### Task
Transcribe the stretch of entries below from the line with "S_MUL_A: cmd = CMD_MUL_A;" through the line with "S_GEND: state_q <= S_DIV;", exactly and with both ends included; leave out all other lines.

Collected data
## config.mk

```make
export PLATFORM = sky130hd
export DESIGN_NAME = option_value_constrainer_flat
export DESIGN_NICKNAME = d
export VERILOG_FILES = /design/src/design/ovc_pkg.sv /design/src/design/ovc_ifs.sv /design/src/design/ovc_ram.sv /design/src/design/ovc_dp.sv /design/src/design/ovc_ctrl.sv /design/src/design/option_value_constrainer.sv /design/src/flat_wrapper.sv
export VERILOG_INCLUDE_DIRS = /design/src /design/src/design
export SDC_FILE = /design/constraint.sdc
export NUM_CORES = 2
export LEC_CHECK = 0
export BUFFER_PORTS_ARGS = -buffer_cell sky130_fd_sc_hd__buf_2
export CAP_MARGIN = 20
export CORE_ASPECT_RATIO = 1.1
export CORE_MARGIN = 3
export CORE_UTILIZATION = 50
export CTS_BUF_LIST = sky130_fd_sc_hd__clkbuf_8
export CTS_CLUSTER_SIZE = 24
export DETAILED_ROUTE_END_ITERATION = 8
export GPL_TIMING_DRIVEN = 0
export PLACE_DENSITY = 0.66
export SLEW_MARGIN = 20
export SYNTH_ARGS = -nofsm -noshare
export SYNTH_HDL_FRONTEND = slang
export SYNTH_SLANG_ARGS = --single-unit
```

## constraint.sdc

```tcl
create_clock -name clk -period 16.9 [get_ports clk]
set_input_delay 1.69 -clock clk [delete_from_list [all_inputs] [get_ports clk]]
set_output_delay 1.69 -clock clk [all_outputs]
set_load 0.01 [all_outputs]
```
$ cat src/rtl/core/ralu_ctrl.sv
// Controller state machine sequencing multiply, gcd, divide and finish.
module ralu_ctrl (
	input  logic           clk,
	input  logic           arst_n,
	input  logic           start,
	output logic           busy,
	output logic           done,
	output ralu_pkg::cmd_t cmd,
	input  ralu_pkg::sts_t sts
);
	import ralu_pkg::*;

	typedef enum logic [3:0] {
		S_IDLE, S_MUL_A, S_MUL_B, S_MUL_C, S_COMB, S_GCD, S_GEND, S_DIV, S_FIN
	} state_t;

	state_t state_q;

	always_comb begin
		case (state_q)
			S_IDLE:  cmd = start ? CMD_LOAD : CMD_NONE;
			S_MUL_A: cmd = CMD_MUL_A;
			S_MUL_B: cmd = CMD_MUL_B;
			S_MUL_C: cmd = CMD_MUL_C;
			S_COMB:  cmd = CMD_COMBINE;
			S_GCD:   cmd = (!sts.arith || sts.zero) ? CMD_NONE :
			               (sts.gcd_done ? CMD_NONE : CMD_GCD);
			S_GEND:  cmd = CMD_GCD_END;
			S_DIV:   cmd = CMD_DIV;
			S_FIN:   cmd = CMD_FINISH;
			default: cmd = CMD_NONE;
		endcase
	end

	always_ff @(posedge clk or negedge arst_n) begin
		if (!arst_n) begin
			state_q <= S_IDLE;
			busy    <= 1'b0;
			done    <= 1'b0;
		end else begin
			done <= 1'b0;
			case (state_q)
				S_IDLE: if (start) begin
					state_q <= S_MUL_A;
					busy    <= 1'b1;
				end
				S_MUL_A: state_q <= S_MUL_B;
				S_MUL_B: state_q <= S_MUL_C;
				S_MUL_C: state_q <= S_COMB;
				S_COMB:  state_q <= S_GCD;
				S_GCD: begin
					if (!sts.arith || sts.zero) state_q <= S_FIN;
					else if (sts.gcd_done)      state_q <= S_GEND;
				end
				S_GEND: state_q <= S_DIV;
				S_DIV:  if (sts.div_last) state_q <= S_FIN;
				S_FIN: begin
					state_q <= S_IDLE;
					busy    <= 1'b0;
					done    <= 1'b1;
				end
				default: state_q <= S_IDLE;
			endcase
		end
	end

	a_done_idle: assert property (@(posedge clk) disable iff (!arst_n) done |-> !busy)
		else $error("result strobe while busy");
	a_accept_busy: assert property (@(posedge clk) disable iff (!arst_n)
		(start && !busy) |=> busy) else $error("item accepted but not busy");
	a_done_pulse: assert property (@(posedge clk) disable iff (!arst_n) done |=> !done)
		else $error("result strobe longer than one cycle");
	a_fin_done: assert property (@(posedge clk) disable iff (!arst_n)
		(state_q == S_FIN) |=> done) else $error("finish without strobe");

endmodule

$ cat config.mk
export PLATFORM = sky130hd
export DESIGN_NAME = ralu_ctrl
export DESIGN_NICKNAME = d
export VERILOG_FILES = /design/src/rtl/core/ralu_pkg.sv /design/src/rtl/core/ralu_ctrl.sv
export SDC_FILE = /design/constraint.sdc
export NUM_CORES = 1
export LEC_CHECK = 0
export BUFFER_PORTS_ARGS = -buffer_cell sky130_fd_sc_hd__buf_2
export CORE_AREA = 2 2 39 41
export CTS_CLUSTER_DIAMETER = 100
export DETAILED_ROUTE_END_ITERATION = 8
export DIE_AREA = 0 0 41 43
export GPL_ROUTABILITY_DRIVEN = 1
export GPL_TIMING_DRIVEN = 0
export SKIP_CTS_REPAIR_TIMING = 1
export SYNTH_ARGS = -nofsm -noshare
export SYNTH_HDL_FRONTEND = slang
export SYNTH_SLANG_ARGS = --single-unit
export TNS_END_PERCENT = 50
$ cat constraint.sdc
create_clock -name clk -period 1.4 [get_ports clk]
set_clock_uncertainty 0.1 [all_clocks]
set_input_delay 0.14 -clock clk [delete_from_list [all_inputs] [get_ports clk]]
set_output_delay 0.14 -clock clk [all_outputs]
set_load 0.05 [all_outputs]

### Solution for this problem
			S_MUL_A: cmd = CMD_MUL_A;
			S_MUL_B: cmd = CMD_MUL_B;
			S_MUL_C: cmd = CMD_MUL_C;
			S_COMB:  cmd = CMD_COMBINE;
			S_GCD:   cmd = (!sts.arith || sts.zero) ? CMD_NONE :
			               (sts.gcd_done ? CMD_NONE : CMD_GCD);
			S_GEND:  cmd = CMD_GCD_END;
			S_DIV:   cmd = CMD_DIV;
			S_FIN:   cmd = CMD_FINISH;
			default: cmd = CMD_NONE;
		endcase
	end

	always_ff @(posedge clk or negedge arst_n) begin
		if (!arst_n) begin
			state_q <= S_IDLE;
			busy    <= 1'b0;
			done    <= 1'b0;
		end else begin
			done <= 1'b0;
			case (state_q)
				S_IDLE: if (start) begin
					state_q <= S_MUL_A;
					busy    <= 1'b1;
				end
				S_MUL_A: state_q <= S_MUL_B;
				S_MUL_B: state_q <= S_MUL_C;
				S_MUL_C: state_q <= S_COMB;
				S_COMB:  state_q <= S_GCD;
				S_GCD: begin
					if (!sts.arith || sts.zero) state_q <= S_FIN;
					else if (sts.gcd_done)      state_q <= S_GEND;
				end
				S_GEND: state_q <= S_DIV;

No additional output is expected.